大家齊心的努力終于有了效果,外婆開始一點點吃東西,也能喝一點水了。可是胃里的反應還是很強烈,吃進去沒多久又吐了出來,吳尚哲總是笑著給外婆擦干凈。每次喂外婆吃飯的時候,吳尚哲都會和外婆擠在一個病床上,她想離外婆更近一點,不讓外婆感覺到孤獨。

每當外婆不想吃或飯量變小了,吳尚哲就開始耍賴:“再多吃點吧,再多喝點吧。”就像小時候外婆哄她一樣。當外婆配合把飯吃完,她就豎起大拇指,“給你點贊。”

住在外婆旁邊的大媽,看著在給外婆蓋被子的吳尚哲,說道:“姑娘,你根本不該來的呀,我要是你的家人,我就不讓你來。你外婆年齡大了,都八九十歲了。”每當聽到這些的時候,吳尚哲總是笑而不語。在照顧外婆的日子里,她覺得自己突然長大了,她要像小時候外婆照顧她一樣照顧外婆。

一天的例行工作完成后,吳麗娟又想起了+27床的老奶奶。她回到辦公室拿上病房Ipad后,趕緊去了老奶奶的病區。

+27床的老奶奶背對著門口,單薄的身影讓人心疼。老奶奶沒有牙齒了,有好幾次,吳麗娟都去病房里給她送在超市買的熟透了的水果。

“奶奶。”吳麗娟繞到床前,試著輕輕喚了一聲。奶奶轉過身,神情依然暗淡,看著沒有什么心情。

“奶奶,看您那躺的姿勢那么美,我還以為您睡著了呢。”吳麗娟故意一邊逗笑奶奶,一邊拿起床邊的橘子,“我把今天的工作忙完了,過來陪陪你,你看我好不好呀?”

奶奶用手推著吳麗娟:“你是個好孩子,但我不能總耽誤你們的時間,你們那么累,忙完就休息去吧,我不用你陪,趕緊回去休息。”
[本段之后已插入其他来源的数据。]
From an optimization exercise on the open Yosys and OpenROAD flow, aimed at a short achievable clock period and few clock cycles; shortcuts taken in it are not production practice.
Only simulation tests tie the RTL to the original design; equivalence was not proved.
Power figures rest on the tool's default switching activity, not on a simulated workload.

==> flow/design.v (excerpt) <==
module mips_pipeline (
  input         clk,
  input         reset,
  output [31:0] imem_addr,
  input  [31:0] imem_data,
  output [31:0] dmem_addr,
  output [31:0] dmem_wdata,
  output        dmem_we,
  input  [31:0] dmem_rdata
);
Size: roughly 4500 cells after synthesis, ~1500 flip-flops.
export LEC_CHECK = 0
export ABC_CLOCK_PERIOD_IN_PS = 2500
export CAP_MARGIN = 20
export CORE_MARGIN = 2
export CORE_UTILIZATION = 55
export SETUP_SLACK_MARGIN = 4.6
export SLEW_MARGIN = 20
create_clock -name core_clock -period 8.0 [get_ports {clk}]
run.sh (not shown) runs the stock make flow with config.mk's settings and CLKGATE_MAP_FILE= SYNTH_SCRIPT=/design/flow/synth_recipe.tcl, a recipe that flattens the netlist after the stock synthesis.
Testbench counts at the start, summed over its fixed seeds: cycles 19,971.
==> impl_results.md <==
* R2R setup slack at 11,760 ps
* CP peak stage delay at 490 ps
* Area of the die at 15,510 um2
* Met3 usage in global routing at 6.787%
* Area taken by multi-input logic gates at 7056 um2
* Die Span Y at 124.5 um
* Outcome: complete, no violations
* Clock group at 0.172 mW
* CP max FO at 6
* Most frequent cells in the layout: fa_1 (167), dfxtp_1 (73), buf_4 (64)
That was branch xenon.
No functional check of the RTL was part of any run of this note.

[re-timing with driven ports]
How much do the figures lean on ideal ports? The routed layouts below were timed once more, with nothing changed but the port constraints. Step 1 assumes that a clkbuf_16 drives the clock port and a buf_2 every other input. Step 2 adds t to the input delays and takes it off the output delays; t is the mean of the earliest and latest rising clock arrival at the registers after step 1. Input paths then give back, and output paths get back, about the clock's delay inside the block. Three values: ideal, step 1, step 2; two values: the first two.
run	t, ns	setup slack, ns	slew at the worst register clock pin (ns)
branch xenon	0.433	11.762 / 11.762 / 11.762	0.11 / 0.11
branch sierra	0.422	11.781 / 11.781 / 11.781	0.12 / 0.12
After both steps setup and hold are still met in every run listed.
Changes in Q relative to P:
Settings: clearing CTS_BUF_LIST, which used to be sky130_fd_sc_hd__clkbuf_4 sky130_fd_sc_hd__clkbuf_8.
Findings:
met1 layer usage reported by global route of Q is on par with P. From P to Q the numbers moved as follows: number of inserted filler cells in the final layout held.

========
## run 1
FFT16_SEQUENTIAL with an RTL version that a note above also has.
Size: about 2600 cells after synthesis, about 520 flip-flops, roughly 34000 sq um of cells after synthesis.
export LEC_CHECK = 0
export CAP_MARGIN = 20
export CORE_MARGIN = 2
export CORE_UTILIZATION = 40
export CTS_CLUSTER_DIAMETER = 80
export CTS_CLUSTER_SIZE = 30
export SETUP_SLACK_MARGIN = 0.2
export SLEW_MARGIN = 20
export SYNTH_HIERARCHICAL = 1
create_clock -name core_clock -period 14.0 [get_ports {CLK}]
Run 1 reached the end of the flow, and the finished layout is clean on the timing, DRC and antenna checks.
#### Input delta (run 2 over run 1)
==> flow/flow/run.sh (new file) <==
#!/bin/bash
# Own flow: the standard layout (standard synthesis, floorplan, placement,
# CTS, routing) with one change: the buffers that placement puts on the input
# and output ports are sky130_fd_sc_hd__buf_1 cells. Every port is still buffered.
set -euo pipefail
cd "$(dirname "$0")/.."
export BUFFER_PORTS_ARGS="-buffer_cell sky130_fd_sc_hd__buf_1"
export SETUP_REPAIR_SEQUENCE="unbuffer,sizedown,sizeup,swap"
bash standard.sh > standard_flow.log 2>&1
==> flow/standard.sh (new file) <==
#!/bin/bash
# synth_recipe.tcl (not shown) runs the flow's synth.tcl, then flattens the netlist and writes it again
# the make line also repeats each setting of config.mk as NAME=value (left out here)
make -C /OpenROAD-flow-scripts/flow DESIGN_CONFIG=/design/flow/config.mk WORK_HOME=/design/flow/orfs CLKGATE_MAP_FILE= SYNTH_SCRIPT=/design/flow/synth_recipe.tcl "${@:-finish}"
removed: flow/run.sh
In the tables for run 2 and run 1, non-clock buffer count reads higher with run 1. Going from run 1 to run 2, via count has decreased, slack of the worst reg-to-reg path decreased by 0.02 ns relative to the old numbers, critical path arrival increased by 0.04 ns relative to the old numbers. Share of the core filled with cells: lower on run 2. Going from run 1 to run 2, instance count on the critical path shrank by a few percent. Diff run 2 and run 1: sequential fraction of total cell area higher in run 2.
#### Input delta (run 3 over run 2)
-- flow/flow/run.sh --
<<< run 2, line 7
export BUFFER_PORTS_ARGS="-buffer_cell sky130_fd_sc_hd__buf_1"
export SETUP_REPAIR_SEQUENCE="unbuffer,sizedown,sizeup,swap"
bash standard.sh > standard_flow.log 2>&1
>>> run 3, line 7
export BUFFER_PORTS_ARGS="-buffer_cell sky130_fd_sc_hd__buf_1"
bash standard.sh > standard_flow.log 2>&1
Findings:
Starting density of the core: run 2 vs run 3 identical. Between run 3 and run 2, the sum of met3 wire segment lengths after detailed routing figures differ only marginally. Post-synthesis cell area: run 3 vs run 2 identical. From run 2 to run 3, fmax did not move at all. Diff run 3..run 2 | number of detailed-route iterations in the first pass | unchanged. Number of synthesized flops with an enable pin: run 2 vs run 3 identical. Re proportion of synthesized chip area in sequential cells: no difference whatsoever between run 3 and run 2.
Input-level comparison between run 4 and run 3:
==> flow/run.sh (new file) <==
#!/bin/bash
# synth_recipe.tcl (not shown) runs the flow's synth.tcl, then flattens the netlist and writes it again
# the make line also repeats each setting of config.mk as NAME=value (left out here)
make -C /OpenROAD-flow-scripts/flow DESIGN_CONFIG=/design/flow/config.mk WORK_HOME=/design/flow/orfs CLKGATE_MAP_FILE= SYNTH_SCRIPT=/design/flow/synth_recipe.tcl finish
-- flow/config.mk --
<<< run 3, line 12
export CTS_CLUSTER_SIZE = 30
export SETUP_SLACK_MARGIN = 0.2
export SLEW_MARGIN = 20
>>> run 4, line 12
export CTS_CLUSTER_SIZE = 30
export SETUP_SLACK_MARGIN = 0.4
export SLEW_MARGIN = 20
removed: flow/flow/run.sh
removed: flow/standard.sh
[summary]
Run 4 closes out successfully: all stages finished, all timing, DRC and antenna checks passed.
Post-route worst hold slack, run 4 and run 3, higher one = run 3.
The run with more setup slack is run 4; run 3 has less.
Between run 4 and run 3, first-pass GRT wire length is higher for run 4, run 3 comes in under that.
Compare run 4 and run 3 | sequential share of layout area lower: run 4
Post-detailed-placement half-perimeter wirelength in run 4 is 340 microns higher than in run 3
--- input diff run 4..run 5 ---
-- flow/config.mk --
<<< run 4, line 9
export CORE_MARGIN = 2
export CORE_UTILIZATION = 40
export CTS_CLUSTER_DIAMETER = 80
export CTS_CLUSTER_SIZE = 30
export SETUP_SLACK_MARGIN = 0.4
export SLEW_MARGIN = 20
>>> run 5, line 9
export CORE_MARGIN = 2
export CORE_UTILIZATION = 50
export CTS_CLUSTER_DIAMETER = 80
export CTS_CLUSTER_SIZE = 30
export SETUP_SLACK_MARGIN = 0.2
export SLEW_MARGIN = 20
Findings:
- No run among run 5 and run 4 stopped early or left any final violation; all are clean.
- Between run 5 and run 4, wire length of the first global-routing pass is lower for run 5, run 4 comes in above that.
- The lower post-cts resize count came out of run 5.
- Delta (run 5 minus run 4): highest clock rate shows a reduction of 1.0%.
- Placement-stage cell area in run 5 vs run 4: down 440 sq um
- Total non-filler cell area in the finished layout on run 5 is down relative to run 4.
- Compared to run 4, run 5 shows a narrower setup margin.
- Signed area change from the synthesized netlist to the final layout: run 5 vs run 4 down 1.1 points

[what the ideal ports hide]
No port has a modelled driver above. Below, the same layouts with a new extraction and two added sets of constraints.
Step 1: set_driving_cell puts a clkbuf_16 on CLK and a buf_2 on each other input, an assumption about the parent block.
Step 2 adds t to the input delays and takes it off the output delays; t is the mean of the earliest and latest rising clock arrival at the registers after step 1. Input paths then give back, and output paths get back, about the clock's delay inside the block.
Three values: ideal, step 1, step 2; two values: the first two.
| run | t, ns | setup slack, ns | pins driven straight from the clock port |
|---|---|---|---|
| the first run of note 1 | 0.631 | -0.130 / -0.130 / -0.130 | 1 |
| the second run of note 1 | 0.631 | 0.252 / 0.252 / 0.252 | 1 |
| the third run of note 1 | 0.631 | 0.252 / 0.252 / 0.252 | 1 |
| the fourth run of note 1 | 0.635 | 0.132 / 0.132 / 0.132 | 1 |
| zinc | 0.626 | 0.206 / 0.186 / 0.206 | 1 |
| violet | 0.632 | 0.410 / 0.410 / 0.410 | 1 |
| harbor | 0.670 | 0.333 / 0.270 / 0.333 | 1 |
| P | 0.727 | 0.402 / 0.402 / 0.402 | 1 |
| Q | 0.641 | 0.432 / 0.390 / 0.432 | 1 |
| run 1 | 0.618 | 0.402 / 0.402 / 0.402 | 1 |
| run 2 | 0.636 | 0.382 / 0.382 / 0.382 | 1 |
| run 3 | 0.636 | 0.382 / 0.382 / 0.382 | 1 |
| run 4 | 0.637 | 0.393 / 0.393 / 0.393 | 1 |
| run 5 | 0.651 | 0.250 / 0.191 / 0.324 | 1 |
From an optimization exercise on the open Yosys and OpenROAD flow, aimed at small area; shortcuts taken in it are not production practice.
In this exercise RTL edits were held to simulation tests only and were not proved equivalent to the original.
Power figures rest on the tool's default switching activity, not on a simulated workload.

File: flow/run.sh
#!/bin/bash
# synth_recipe.tcl (not shown) runs the flow's synth.tcl, then flattens the netlist and writes it again
# the make line also repeats each setting of config.mk as NAME=value (left out here)
make -C /OpenROAD-flow-scripts/flow DESIGN_CONFIG=/design/flow/config.mk WORK_HOME=/design/flow/orfs CLKGATE_MAP_FILE= SYNTH_SCRIPT=/design/flow/synth_recipe.tcl finish
File: flow/config.mk
export PLATFORM = sky130hd
export DESIGN_NAME = SR_full_top
export DESIGN_NICKNAME = SR_full_top
export VERILOG_FILES = /design/flow/design.v
export SDC_FILE = /design/flow/constraint.sdc
export NUM_CORES = 8
export LEC_CHECK = 0
export CAP_MARGIN = 20
export CORE_MARGIN = 2
export CORE_UTILIZATION = 62
export CTS_BUF_LIST = sky130_fd_sc_hd__clkbuf_8
export CTS_CLUSTER_DIAMETER = 100
export CTS_CLUSTER_SIZE = 14
export PLACE_DENSITY = 0.72
export SLEW_MARGIN = 20
File: flow/constraint.sdc
create_clock -name core_clock -period 10.0 [get_ports {clk}]
set_input_delay 2.0000 -clock core_clock [delete_from_list [all_inputs] [get_ports {clk}]]
set_output_delay 2.0000 -clock core_clock [all_outputs]
set_load 0.01 [all_outputs]
File: flow/design.v
`timescale 1ns / 1ps
module SR_chain #(parameter PH = 0) (
    input  wire       clk,
    input  wire       clr,
    input  wire [9:0] code,
    output wire       inc
);
    function automatic reachable(input integer v);
        begin
            if (PH == 0) reachable = 1'b1;
            else reachable = (v <= 721) || v == 725 || v == 739 || v == 1004 ||
                             v == 1018 || v == 1022 || v == 1023;
        end
    endfunction
    wire [31:0] row = 32'd1 << code[9:5];
    wire [31:0] col = 32'd1 << code[4:0];
    wire [1023:0] t;
    genvar r, c;
    generate for (r = 0; r < 32; r = r + 1) begin : rw
        for (c = 0; c < 32; c = c + 1) begin : cl
            if (reachable(r*32+c)) begin : e
                reg s1, s2;
                wire hit = row[r] & col[c];
                always @(posedge clk) begin
                    s1 <= hit | (s1 & ~clr);
                    s2 <= (s2 | (hit & s1)) & ~clr;
                end
                assign t[r*32+c] = hit & s1 & ~s2;
            end else begin : n
                assign t[r*32+c] = 1'b0;
            end
        end
    end endgenerate
    assign inc = |t;
endmodule
`timescale 1ns / 1ps
module SR_chain_control (
    input  wire       clk,
    input  wire       reset,
    input  wire       start,
    output reg  [7:0] q,
    output reg        run,
    output reg        frame_end,
    output reg        done
);
    wire last = (q == 8'd249);
    always @(posedge clk) begin
        if (reset) begin
            q <= 8'd235;
            run <= 1'b0;
            frame_end <= 1'b0;
            done <= 1'b0;
        end else begin
            if (run | start) begin
                q <= last ? 8'd0 : q + 8'd1;
                if (last) run <= 1'b1;
            end
            frame_end <= run & last;
            done <= run & (q >= 8'd22) & (q <= 8'd29);
        end
    end
endmodule
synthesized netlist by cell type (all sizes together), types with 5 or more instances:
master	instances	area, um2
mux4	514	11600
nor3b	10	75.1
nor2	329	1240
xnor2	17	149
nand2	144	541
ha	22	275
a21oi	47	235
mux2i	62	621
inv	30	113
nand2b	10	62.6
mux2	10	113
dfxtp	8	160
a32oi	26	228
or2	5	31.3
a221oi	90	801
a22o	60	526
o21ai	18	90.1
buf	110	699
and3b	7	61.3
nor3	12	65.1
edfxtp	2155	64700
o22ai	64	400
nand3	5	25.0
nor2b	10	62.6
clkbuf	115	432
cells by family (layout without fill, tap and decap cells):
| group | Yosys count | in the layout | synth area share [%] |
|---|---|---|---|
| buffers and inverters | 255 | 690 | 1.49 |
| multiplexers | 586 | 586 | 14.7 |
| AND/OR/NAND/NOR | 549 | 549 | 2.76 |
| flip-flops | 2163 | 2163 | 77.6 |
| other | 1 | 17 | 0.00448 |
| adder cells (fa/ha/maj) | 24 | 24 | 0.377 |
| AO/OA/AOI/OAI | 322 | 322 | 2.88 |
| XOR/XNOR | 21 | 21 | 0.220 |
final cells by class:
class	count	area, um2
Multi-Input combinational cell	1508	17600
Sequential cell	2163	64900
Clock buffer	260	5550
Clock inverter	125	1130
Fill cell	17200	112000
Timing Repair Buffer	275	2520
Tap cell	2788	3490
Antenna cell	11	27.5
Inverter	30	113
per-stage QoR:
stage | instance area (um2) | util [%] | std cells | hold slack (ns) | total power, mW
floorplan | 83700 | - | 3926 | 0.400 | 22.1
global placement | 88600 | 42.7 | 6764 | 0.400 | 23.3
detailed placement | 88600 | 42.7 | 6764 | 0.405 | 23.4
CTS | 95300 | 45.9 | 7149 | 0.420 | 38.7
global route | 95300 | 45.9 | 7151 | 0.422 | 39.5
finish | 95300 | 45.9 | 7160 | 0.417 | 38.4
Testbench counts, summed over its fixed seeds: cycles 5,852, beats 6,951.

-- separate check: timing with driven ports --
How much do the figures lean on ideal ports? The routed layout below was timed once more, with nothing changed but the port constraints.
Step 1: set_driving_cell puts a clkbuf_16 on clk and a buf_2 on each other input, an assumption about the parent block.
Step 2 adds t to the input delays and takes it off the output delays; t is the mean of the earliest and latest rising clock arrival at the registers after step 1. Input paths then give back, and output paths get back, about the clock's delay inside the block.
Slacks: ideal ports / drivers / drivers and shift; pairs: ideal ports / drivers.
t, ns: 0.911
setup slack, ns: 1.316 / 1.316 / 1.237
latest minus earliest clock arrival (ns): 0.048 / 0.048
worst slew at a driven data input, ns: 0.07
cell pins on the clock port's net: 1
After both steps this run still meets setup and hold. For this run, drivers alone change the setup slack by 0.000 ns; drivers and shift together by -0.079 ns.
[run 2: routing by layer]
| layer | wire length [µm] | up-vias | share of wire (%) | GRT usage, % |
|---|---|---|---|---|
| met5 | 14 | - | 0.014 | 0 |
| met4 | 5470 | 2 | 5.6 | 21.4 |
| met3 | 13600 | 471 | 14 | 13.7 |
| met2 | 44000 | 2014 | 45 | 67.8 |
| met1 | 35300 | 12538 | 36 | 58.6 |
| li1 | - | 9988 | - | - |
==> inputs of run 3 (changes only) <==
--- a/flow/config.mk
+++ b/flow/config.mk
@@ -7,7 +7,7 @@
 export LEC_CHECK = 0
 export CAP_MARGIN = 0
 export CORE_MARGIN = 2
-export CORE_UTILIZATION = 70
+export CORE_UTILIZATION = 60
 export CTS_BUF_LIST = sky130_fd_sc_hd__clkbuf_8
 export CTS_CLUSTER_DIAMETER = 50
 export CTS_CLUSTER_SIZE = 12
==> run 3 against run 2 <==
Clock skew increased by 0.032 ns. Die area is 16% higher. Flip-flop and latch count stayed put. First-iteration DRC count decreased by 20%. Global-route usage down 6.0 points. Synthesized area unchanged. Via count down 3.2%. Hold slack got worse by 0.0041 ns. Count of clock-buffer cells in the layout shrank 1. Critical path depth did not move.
吳麗娟拿起一瓣橘子,趁著奶奶說話的當口,遞到奶奶嘴邊。“奶奶,你先吃了,我給你看樣東西。”說著吳麗娟打開視頻,“奶奶,你看今天出院的患者,有十八個呢。你看這位爺爺,他說以后生日就定在今天,還說讓孩子給他包紅包呢。”奶奶看著視頻里爺爺調皮的神情說道:“他多大年紀了?”

“奶奶,這位爺爺比你還大兩歲呢。”吳麗娟一邊說,一邊觀察著奶奶的神情。

“奶奶,你看旁邊的這位奶奶,和你同歲。他們今天都出院了。”

奶奶抬起頭看著吳麗娟道:“今天出院的人這么多?”

“這是昨天下午出院的,這幾天,武漢每天都有上千例治愈者出院,您現在病情平穩,只要好好配合醫生,過不了幾天,也能和他們一樣出院了。”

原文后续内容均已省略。